Lollapalooza: machismo de DJ Borgore é denunciado ao vivo

Na noite de ontem (26) aconteceu o segundo e último dia do festival musical Lollapalooza 2017, em São Paulo. Titi Müller, escalada para apresentar as atrações do Lolla na emissora BIS, surpreendeu a audiência ao criticar ao vivo o DJ Borgore devido ao machismo de suas letras.  O produtor era o próximo a ocupar o palco Perry’s.

Borgore é um DJ israelense que tem alcançado cada vez mais fama. Durante a apresentação, Titi alertou a audiência para o conteúdo machista e misógino de suas letras. A apresentadora citou, para ilustrar a denúncia, o trecho “seja uma vadia, mas antes lave a louça”, presente na música “Act Like a Ho”.

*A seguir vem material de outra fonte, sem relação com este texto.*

==> src/jvm_pkg.sv <==
`default_nettype none

package jvm_pkg;

    typedef logic [31:0]        word_t;     // stack and ALU data word
    typedef logic [7:0]         opcode_t;
    typedef logic signed [15:0] offset_t;   // pc offset reported per instruction
    typedef logic [3:0]         alu_op_t;
    typedef logic [2:0]         cmp_kind_t;

    // ALU operation selects
    localparam alu_op_t ALU_ADD = 4'd0;
    localparam alu_op_t ALU_SUB = 4'd1;
    localparam alu_op_t ALU_MUL = 4'd2;
    localparam alu_op_t ALU_AND = 4'd3;
    localparam alu_op_t ALU_OR  = 4'd4;
    localparam alu_op_t ALU_XOR = 4'd5;

    // compare relations, same order as ifeq..ifle
    localparam cmp_kind_t CMP_EQ = 3'd0;
    localparam cmp_kind_t CMP_NE = 3'd1;
    localparam cmp_kind_t CMP_LT = 3'd2;
    localparam cmp_kind_t CMP_GE = 3'd3;
    localparam cmp_kind_t CMP_GT = 3'd4;
    localparam cmp_kind_t CMP_LE = 3'd5;

    // supported opcodes, ranges are anchored on their first member
    localparam opcode_t OP_NOP       = 8'h00;
    localparam opcode_t OP_ICONST_M1 = 8'h02; // up to iconst_5 at 0x08
    localparam opcode_t OP_BIPUSH    = 8'h10;
    localparam opcode_t OP_SIPUSH    = 8'h11;
    localparam opcode_t OP_IADD      = 8'h60;
    localparam opcode_t OP_ISUB      = 8'h64;
    localparam opcode_t OP_IMUL      = 8'h68;
    localparam opcode_t OP_IAND      = 8'h7e;
    localparam opcode_t OP_IOR       = 8'h80;
    localparam opcode_t OP_IXOR      = 8'h82;
    localparam opcode_t OP_IFEQ      = 8'h99; // up to ifle at 0x9e
    localparam opcode_t OP_IF_ICMPEQ = 8'h9f; // up to if_icmple at 0xa4
    localparam opcode_t OP_GOTO      = 8'ha7;

    typedef struct packed {
        opcode_t    opcode;
        logic [7:0] arg1;   // high byte of a short or branch offset
        logic [7:0] arg2;
    } instr_t;

    typedef struct packed {
        logic       is_alu;
        alu_op_t    alu_op;
        logic       is_cmp;
        cmp_kind_t  cmp_kind;
        logic       cmp_two;     // compare against a popped value, not zero
        logic       is_const;
        word_t      const_val;
        logic       is_arg_push; // bipush / sipush
        logic       is_goto;
        logic [1:0] argc;        // argument bytes following the opcode
        logic [1:0] pop_count;
        logic       writes_back;
    } decode_t;

    typedef struct packed {
        logic  push; // 0 = pop
        word_t data;
    } stack_req_t;

endpackage

`default_nettype wire

==> src/bytecode_decoder.sv <==
`timescale 1ns/1ps
`default_nettype none

module bytecode_decoder import jvm_pkg::*; (
    input  opcode_t opcode,
    output decode_t dec
);

    always_comb begin
        dec = '0; // anything unlisted falls through as nop

        if (opcode inside {[OP_ICONST_M1 : OP_ICONST_M1 + 8'd6]}) begin
            // iconst_m1 maps to -1, iconst_5 to 5
            dec.is_const    = 1'b1;
            dec.const_val   = word_t'(opcode - OP_ICONST_M1) - 32'd1;
            dec.writes_back = 1'b1;
        end else if (opcode inside {[OP_IFEQ : OP_IFEQ + 8'd5]}) begin
            dec.is_cmp    = 1'b1;
            dec.cmp_kind  = cmp_kind_t'(opcode - OP_IFEQ);
            dec.argc      = 2'd2;
            dec.pop_count = 2'd1; // compared against zero
        end else if (opcode inside {[OP_IF_ICMPEQ : OP_IF_ICMPEQ + 8'd5]}) begin
            dec.is_cmp    = 1'b1;
            dec.cmp_kind  = cmp_kind_t'(opcode - OP_IF_ICMPEQ);
            dec.cmp_two   = 1'b1;
            dec.argc      = 2'd2;
            dec.pop_count = 2'd2;
        end else begin
            case (opcode)
                OP_NOP: begin
                    dec.argc = 2'd0;
                end
                OP_BIPUSH: begin
                    dec.is_arg_push = 1'b1;
                    dec.argc        = 2'd1;
                    dec.writes_back = 1'b1;
                end
                OP_SIPUSH: begin
                    dec.is_arg_push = 1'b1;
                    dec.argc        = 2'd2;
                    dec.writes_back = 1'b1;
                end
                OP_IADD, OP_ISUB, OP_IMUL, OP_IAND, OP_IOR, OP_IXOR: begin
                    dec.is_alu      = 1'b1;
                    dec.pop_count   = 2'd2;
                    dec.writes_back = 1'b1;
                    case (opcode)
                        OP_IADD: dec.alu_op = ALU_ADD;
                        OP_ISUB: dec.alu_op = ALU_SUB;
                        OP_IMUL: dec.alu_op = ALU_MUL;
                        OP_IAND: dec.alu_op = ALU_AND;
                        OP_IOR:  dec.alu_op = ALU_OR;
                        default: dec.alu_op = ALU_XOR;
                    endcase
                end
                OP_GOTO: begin
                    dec.is_goto = 1'b1;
                    dec.argc    = 2'd2; // branchbyte1, branchbyte2
                end
                default: begin
                    dec = '0;
                end
            endcase
        end
    end

endmodule

`default_nettype wire

==> src/int_alu.sv <==
`timescale 1ns/1ps
`default_nettype none

module int_alu import jvm_pkg::*; (
    input  word_t   operand_a,
    input  word_t   operand_b,
    input  alu_op_t alu_op,
    output word_t   result
);

    always_comb begin
        case (alu_op)
            ALU_ADD: begin
                result = operand_a + operand_b;
            end
            ALU_SUB: begin
                result = operand_a - operand_b; // a was pushed first
            end
            ALU_MUL: begin
                result = operand_a * operand_b; // only the low word goes back on the stack
            end
            ALU_AND: begin
                result = operand_a & operand_b;
            end
            ALU_OR: begin
                result = operand_a | operand_b;
            end
            ALU_XOR: begin
                result = operand_a ^ operand_b;
            end
            default: begin
                result = '0;
            end
        endcase
    end

endmodule

`default_nettype wire

==> src/operand_stack.sv <==
`timescale 1ns/1ps
`default_nettype none

module operand_stack import jvm_pkg::*; #(
    parameter int STACK_DEPTH = 16
) (
    input  logic                         clk,
    input  logic                         reset,
    input  logic                         req,
    input  stack_req_t                   req_data,
    output logic                         ack,
    output word_t                        rdata,
    output word_t                        tos,
    output logic [$clog2(STACK_DEPTH):0] depth,
    output logic                         fault
);

    localparam int PTR_W = $clog2(STACK_DEPTH);

    word_t            mem [STACK_DEPTH];
    logic [PTR_W:0]   sp;       // number of valid entries
    logic [PTR_W-1:0] top_idx;  // slot holding the top entry
    logic             full;
    logic             empty;

    assign top_idx = sp[PTR_W-1:0] - 1'b1; // wraps to the last slot when full
    assign full    = (sp == (PTR_W+1)'(STACK_DEPTH));
    assign empty   = (sp == '0);
    assign depth   = sp;
    assign tos     = empty ? '0 : mem[top_idx];

    always_ff @(posedge clk) begin
        if (reset) begin
            sp    <= '0;
            ack   <= 1'b0;
            fault <= 1'b0;
        end else begin
            ack <= req; // every request answered next cycle
            if (req) begin
                if (req_data.push) begin
                    if (full) begin
                        fault <= 1'b1; // overflow, push dropped
                    end else begin
                        sp <= sp + 1'b1;
                    end
                end else begin
                    if (empty) begin
                        fault <= 1'b1; // underflow
                    end else begin
                        sp <= sp - 1'b1;
                    end
                end
            end
        end
    end

    // storage and read data
    always_ff @(posedge clk) begin
        if (req && req_data.push && !full) begin
            mem[sp[PTR_W-1:0]] <= req_data.data;
        end
        if (req && !req_data.push) begin
            rdata <= empty ? '0 : mem[top_idx];
        end
    end

    // requester must wait for the acknowledge before the next request
    a_no_req_during_ack: assert property (
        @(posedge clk) disable iff (reset) ack |-> !req
    );

endmodule

`default_nettype wire

==> src/exec_control.sv <==
`timescale 1ns/1ps
`default_nettype none

module exec_control import jvm_pkg::*; (
    input  logic       clk,
    input  logic       reset,
    input  logic       instr_valid,
    input  instr_t     instr,
    output opcode_t    opcode,
    input  decode_t    dec,
    output word_t      operand_a,
    output word_t      operand_b,
    output alu_op_t    alu_op,
    input  word_t      alu_result,
    output logic       stack_req,
    output stack_req_t stack_req_data,
    input  logic       stack_ack,
    input  word_t      stack_rdata,
    output logic       op_done,
    output offset_t    pc_offset
);

    typedef enum logic [2:0] {
        IDLE,
        DECODE,
        POP,
        COMPARE,
        EXEC,
        PUSH,
        DONE
    } state_t;

    state_t     state;
    instr_t     instr_q;
    logic [1:0] pops_left;
    logic       jump;       // branch taken, goto or compare result
    word_t      wb_word;
    word_t      cmp_rhs;
    logic       cmp_true;

    assign opcode  = instr_q.opcode;
    assign alu_op  = dec.alu_op;
    assign op_done = (state == DONE);

    // single operand compares test against zero
    assign cmp_rhs = dec.cmp_two ? operand_b : '0;

    always_comb begin
        case (dec.cmp_kind)
            CMP_EQ:  cmp_true = (operand_a == cmp_rhs);
            CMP_NE:  cmp_true = (operand_a != cmp_rhs);
            CMP_LT:  cmp_true = ($signed(operand_a) <  $signed(cmp_rhs));
            CMP_GE:  cmp_true = ($signed(operand_a) >= $signed(cmp_rhs));
            CMP_GT:  cmp_true = ($signed(operand_a) >  $signed(cmp_rhs));
            CMP_LE:  cmp_true = ($signed(operand_a) <= $signed(cmp_rhs));
            default: cmp_true = 1'b0;
        endcase
    end

    // value pushed back by constant, literal and ALU instructions
    always_comb begin
        if (dec.is_const) begin
            wb_word = dec.const_val;
        end else if (dec.is_arg_push && dec.argc == 2'd1) begin
            wb_word = {{24{instr_q.arg1[7]}}, instr_q.arg1};
        end else if (dec.is_arg_push) begin
            wb_word = {{16{instr_q.arg1[7]}}, instr_q.arg1, instr_q.arg2};
        end else if (dec.is_alu) begin
            wb_word = alu_result;
        end else begin
            wb_word = '0;
        end
    end

    always_ff @(posedge clk) begin
        if (reset) begin
            state     <= IDLE;
            stack_req <= 1'b0;
            pops_left <= '0;
            jump      <= 1'b0;
            pc_offset <= '0;
        end else begin
            stack_req <= 1'b0; // strobe, one cycle per request
            case (state)
                IDLE: begin
                    if (instr_valid) begin
                        state <= DECODE;
                    end
                end
                DECODE: begin
                    jump      <= dec.is_goto;
                    pops_left <= dec.pop_count;
                    if (dec.pop_count != 2'd0) begin
                        stack_req <= 1'b1;
                        state     <= POP;
                    end else begin
                        state <= EXEC;
                    end
                end
                POP: begin
                    if (stack_ack) begin
                        pops_left <= pops_left - 1'b1;
                        if (pops_left == 2'd1) begin
                            state <= dec.is_cmp ? COMPARE : EXEC;
                        end else begin
                            stack_req <= 1'b1; // fetch operand_a next
                        end
                    end
                end
                COMPARE: begin
                    jump  <= cmp_true;
                    state <= EXEC;
                end
                EXEC: begin
                    if (jump) begin
                        pc_offset <= offset_t'({instr_q.arg1, instr_q.arg2});
                    end else begin
                        pc_offset <= offset_t'({14'd0, dec.argc}) + 16'sd1;
                    end
                    if (dec.writes_back) begin
                        stack_req <= 1'b1;
                        state     <= PUSH;
                    end else begin
                        state <= DONE;
                    end
                end
                PUSH: begin
                    if (stack_ack) begin
                        state <= DONE;
                    end
                end
                DONE: begin
                    state <= IDLE;
                end
                default: begin
                    state <= IDLE;
                end
            endcase
        end
    end

    // instruction latch, operands and request payload
    always_ff @(posedge clk) begin
        if (state == IDLE && instr_valid) begin
            instr_q <= instr;
        end
        if (state == DECODE) begin
            operand_a <= '0;
            operand_b <= '0;
            stack_req_data <= '{push: 1'b0, data: '0};
        end
        if (state == POP && stack_ack) begin
            if (pops_left == 2'd2) begin
                operand_b <= stack_rdata; // first pop is the top entry
            end else begin
                operand_a <= stack_rdata;
            end
        end
        if (state == EXEC) begin
            stack_req_data <= '{push: 1'b1, data: wb_word};
        end
    end

    // driver must hold off until op_done has been seen
    a_valid_only_idle: assert property (
        @(posedge clk) disable iff (reset) instr_valid |-> state == IDLE
    );

    // the stack answers every request on the following cycle
    a_ack_after_req: assert property (
        @(posedge clk) disable iff (reset) stack_req |=> stack_ack
    );

endmodule

`default_nettype wire

==> src/jvm_core.sv <==
`timescale 1ns/1ps
`default_nettype none

module jvm_core import jvm_pkg::*; #(
    parameter int STACK_DEPTH = 16
) (
    input  logic                         clk,
    input  logic                         reset,
    input  logic                         instr_valid,
    input  instr_t                       instr,
    output logic                         op_done,
    output offset_t                      pc_offset,
    output word_t                        tos,
    output logic [$clog2(STACK_DEPTH):0] depth,
    output logic                         stack_fault
);

    opcode_t    opcode;
    decode_t    dec;
    word_t      operand_a;
    word_t      operand_b;
    alu_op_t    alu_op;
    word_t      alu_result;
    logic       stack_req;
    stack_req_t stack_req_data;
    logic       stack_ack;
    word_t      stack_rdata;

    exec_control u_control (
        .clk            (clk),
        .reset          (reset),
        .instr_valid    (instr_valid),
        .instr          (instr),
        .opcode         (opcode),
        .dec            (dec),
        .operand_a      (operand_a),
        .operand_b      (operand_b),
        .alu_op         (alu_op),
        .alu_result     (alu_result),
        .stack_req      (stack_req),
        .stack_req_data (stack_req_data),
        .stack_ack      (stack_ack),
        .stack_rdata    (stack_rdata),
        .op_done        (op_done),
        .pc_offset      (pc_offset)
    );

    bytecode_decoder u_decoder (
        .opcode (opcode),
        .dec    (dec)
    );

    int_alu u_alu (
        .operand_a (operand_a),
        .operand_b (operand_b),
        .alu_op    (alu_op),
        .result    (alu_result)
    );

    operand_stack #(
        .STACK_DEPTH (STACK_DEPTH)
    ) u_stack (
        .clk      (clk),
        .reset    (reset),
        .req      (stack_req),
        .req_data (stack_req_data),
        .ack      (stack_ack),
        .rdata    (stack_rdata),
        .tos      (tos),
        .depth    (depth),
        .fault    (stack_fault)
    );

endmodule

`default_nettype wire

==> config.mk <==
export PLATFORM = sky130hd
export DESIGN_NAME = jvm_core
export DESIGN_NICKNAME = d
export VERILOG_FILES = /design/src/jvm_pkg.sv /design/src/bytecode_decoder.sv /design/src/int_alu.sv /design/src/operand_stack.sv /design/src/exec_control.sv /design/src/jvm_core.sv
export SDC_FILE = /design/constraint.sdc
export NUM_CORES = 2
export LEC_CHECK = 0
export BUFFER_PORTS_ARGS = -buffer_cell sky130_fd_sc_hd__buf_2
export CORE_ASPECT_RATIO = 1.5
export CORE_MARGIN = 1
export CORE_UTILIZATION = 50
export CTS_BUF_LIST = sky130_fd_sc_hd__clkbuf_4 sky130_fd_sc_hd__clkbuf_8 sky130_fd_sc_hd__clkbuf_16
export DETAILED_ROUTE_END_ITERATION = 16
export PLACE_DENSITY = 0.65
export SYNTH_ARGS = -nofsm -noshare
export SYNTH_HDL_FRONTEND = slang
export SYNTH_HIERARCHICAL = 1
export SYNTH_SLANG_ARGS = --single-unit
==> constraint.sdc <==
create_clock -name clk -period 11.2 [get_ports clk]
set_clock_uncertainty 0.2 [all_clocks]
set_input_delay 3.36 -clock clk [delete_from_list [all_inputs] [get_ports clk]]
set_output_delay 3.36 -clock clk [all_outputs]
set_load 0.005 [all_outputs]
==> reports/qor.yml <==
status: "completed"
row_count: 138
seqPwrFrac_pct: 54.8
cp-start-kind: "register"
post_drt_wl_per_cell_microns: 26.9
worst_slack_ns: 1.93
critPathArrivalTime_ns: 9.50
synth_edf_count: 600
rsz0062_at_grt: "no"
yosysTopAreaCell: "edfxtp_1"
cellInternalPower_mw: 4.65
cts-root-buf: "clkbuf_16"
ctsHoldBuffers: 0
cts_tree: "built"
layout_commonest_cell: "edfxtp_1"
initial_core_util_pct: 50.5
dp_hpwl_microns: 102000
critPathKind: "register to register"
pwr-share-clk_pct: 34.8
antenna_found_initial: 1
syn_nets: 4858
syn-cell-area_sq_um: 47700
die_w_microns: 254
relSlewSlack_pct: 13.6
drv_cap: 0
yosysSeqAreaShare_pct: 41.8
critPathMaxFanout: 15
cp.required_ns: 11.43
drive_gt1_share_pct: 11.4
avgSynthCellArea_sq_um: 11.5
rr_startpoint: "u_control/operand_a[8]"
report.final.slew_viol_count: 0
combPwrFrac_pct: 10.4
finalCritPeriodShare_pct: 82.8
gp_congestion: 1.03
swShare_pct: 26.7
die_h_microns: 380
core-area_sq_um: 94400
fin_cells: 5436
drc: 0
dpl_cell_area_sq_um: 49300
min_path_type: "register to register"
vdd_drop_max_mv: 0.164
crit_path_end_kind: "register"
worstMarginPinSlew_ns: 1.29
p_leak_nw: 19.5
synthArstFlopShare_pct: 0
initialDrtViolationCount: 3124
grt-ovfl-total: 0
yosysTopAreaCellShare_pct: 37.8
power.switching_mw: 1.70
fill_cells: 8128
max_freq_mhz: 108
grt_max_degree: 111
totalNegativeSetupSlack_ns: 0
yosys_warnings: 6
nets: 4837
portBuffers: 81
grtUsageTotal_pct: 30.8
clock_sinks: 695
num_vias: 32800
wl_microns: 146000
grt_pass1_vias: 33800
pwr_density_cell_nw_per_um2: 124
cts_post_setup_buffers_inserted: 0
hold_depth: 2
ys_top_cells_by_area: "edfxtp_1 (38%), fa_1 (17%), ha_1 (7.1%)"
fin_area_sq_um: 51400
fin_crit_ns: 9.27
grt_pass1_wl_microns: 216000
path_clk_slew_ns: 0.07
cts.path.max_buffers: 3
ant_nets: 0
dr.pass1.iters: 9
ff2ff_path_depth: 23
htree_levels: 2
placedCellCount: 5330
post_cts_resized: 0
timing.final.hold_violations: 0
cts_buffers: 57
startpoint: "u_control/operand_a[8]"
worstHoldStart: "u_control/pc_offset[8]"
ys.flop_type: "edfxtp_1"
io-pin-count: 82
ys_ff_latch: 695
insertion_delay_ns: 0.63
syn_to_final_growth_pct: 7.74
synthCells: 4150
mostFrequentLayoutCells: "edfxtp_1 (600), nand2_1 (558), inv_1 (490)"
finalSetupViolCount: 0
vias_per_cell: 6.03
place_ws_ns: 2.11
synthDistinctLibCells: 98
dieArea_sq_um: 96600
-- cells in the mapped netlist (all sizes together), types with 15 or more instances --
cell	instances
a32oi	31
xnor2	116
nand3	44
a31oi	19
mux4	128
o21ai	127
nand2	560
buf	108
nor2	449
inv	497
edfxtp	600
a21oi	118
mux2i	15
a221oi	42
or3	15
nand2b	24
xor2	26
a22oi	51
o221ai	19
clkbuf	141
ha	271
fa	410
a21o	19
nor3	25
dfxtp	95
-- power by group through the flow --
| stage | clock network (mW) | logic, mW | registers, mW |
|---|---|---|---|
| 3_3_place_gp | 0 | 0.645 | 3.53 |
| 2_1_floorplan | 0 | 0.479 | 3.38 |
| 4_1_cts | 2.25 | 0.649 | 3.48 |
| 6_report | 2.21 | 0.660 | 3.48 |
| 5_1_grt | 2.32 | 0.699 | 3.52 |
| 3_5_place_dp | 0 | 0.646 | 3.53 |
-- metal layers --
layer / wire length [microns] / GRT usage, % / vias to the layer above
met5: 0 / 0 / -
met4: 11200 / 19.6 / 0
met3: 9370 / 3.48 / 510
met2: 74200 / 53.7 / 1495
met1: 51600 / 35.8 / 16700
li1: - / - / 14100
-- sequential cells by signal (all words and copies together), names as in the netlist, 2 cells and up --
register	count
u_control/stack_req_data	33
u_control/pops_left	2
u_control/pc_offset	16
u_control/operand_a	32
u_stack/depth	5
u_stack/rdata	32
u_control/opcode	8
u_control/operand_b	32
u_control/instr_q	16
u_stack/mem	512
u_control/state	3
-- through the flow --
stage	hold WS [ns]	power, mW	util, %
6_report	0.252	6.35	54.4
5_1_grt	0.263	6.53	54.4
4_1_cts	0.254	6.38	54.4
3_5_place_dp	0.243	4.18	52.2
3_3_place_gp	0.238	4.18	52.2
2_1_floorplan	0.235	3.86	-
-- kinds of logic after synthesis --
logic type / count (synthesis) / synth area share (%)
and+or+nand+nor: 1195 / 10.6
buffers and inverters: 759 / 6.60
DFF: 695 / 41.8
adders and majority gates: 681 / 24.3
AOI/OAI and AO/OA: 527 / 7.50
muxes: 150 / 6.57
xor gates and xnor gates: 142 / 2.64
other: 1 / 0.00787
-- final timing paths --
path,end,slack (ns)
setup / recovery,u_control/stack_req_data[28],1.93
hold / removal,u_control/pc_offset[8],0.25
setup reg to reg,u_control/stack_req_data[28],1.93
hold reg to reg,u_control/pc_offset[8],0.25
-- worst max-delay path, stage by stage, from the launching register on --
cell and delay, ns:
dfxtp_1 1.06, inv_1 0.70, nor2_1 0.33, fa_1 0.47
fa_1 0.52, inv_1 0.05, fa_1 0.47, inv_1 0.06
fa_1 0.42, fa_1 0.48, fa_1 0.59, fa_1 0.45
fa_1 0.45, ha_1 0.40, and3_1 0.24, a221oi_1 0.42
o21ai_0 0.20, o41a_1 0.43, nand4_1 0.10, nand4b_1 0.27
xnor2_1 0.22, o221ai_1 0.17, nand2_1 0.07, a221oi_1 0.28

Se procurarmos outras letras do produtor, apenas confirmaremos o que foi denunciado: a maioria de suas músicas tem conteúdo agressivo, que rebaixa e objetifica a mulher. Algumas são desconcertantes demais até para serem transcritas aqui. Vejam alguns exemplos:

I wanna get drunk, I wanna fuck bitches
I want Taylor Swift to send me nude pictures (Last Year)

Borgore is my sugar daddy
No talking, just sucking dick (Syrup)

E é melhor parar por aqui porque só piora.

A maior parte dos sites que noticiaram o fato deram mais importância para a atitude de Titi do que para a denúncia em si, ou colocaram que as músicas do DJ seriam machistas “em sua opinião”. A verdade é que a apresentadora cumpriu um papel importantíssimo ao utilizar sua visibilidade para denunciar um discurso que não deve ser ignorado (e muito menos aplaudido). Machismo não é questão de opinião. Ele mata centenas de mulheres no mundo mensalmente. E as que sobrevivem sofrem abuso de todos os tipos, desde o assédio psicológico e sexual até a falta de reconhecimento no aspecto profissional e humano. Esse tipo de letra, que não é exclusividade de Borgore, contribui para criar uma cultura de abuso em relação a mulher, legitimando esse tipo de violência. Afinal, nesses conteúdos vemos o abuso associado à fama, ao dinheiro e à virilidade, como se a misoginia e o machismo fossem indispensáveis na formação da masculinidade.

O fato de as pessoas e a imprensa ficarem tão impressionados com a atitude de Titi é só mais uma prova de que o machismo continua passando batido, seja nas ruas, nos prédios comerciais, na favela ou em grandes festivais.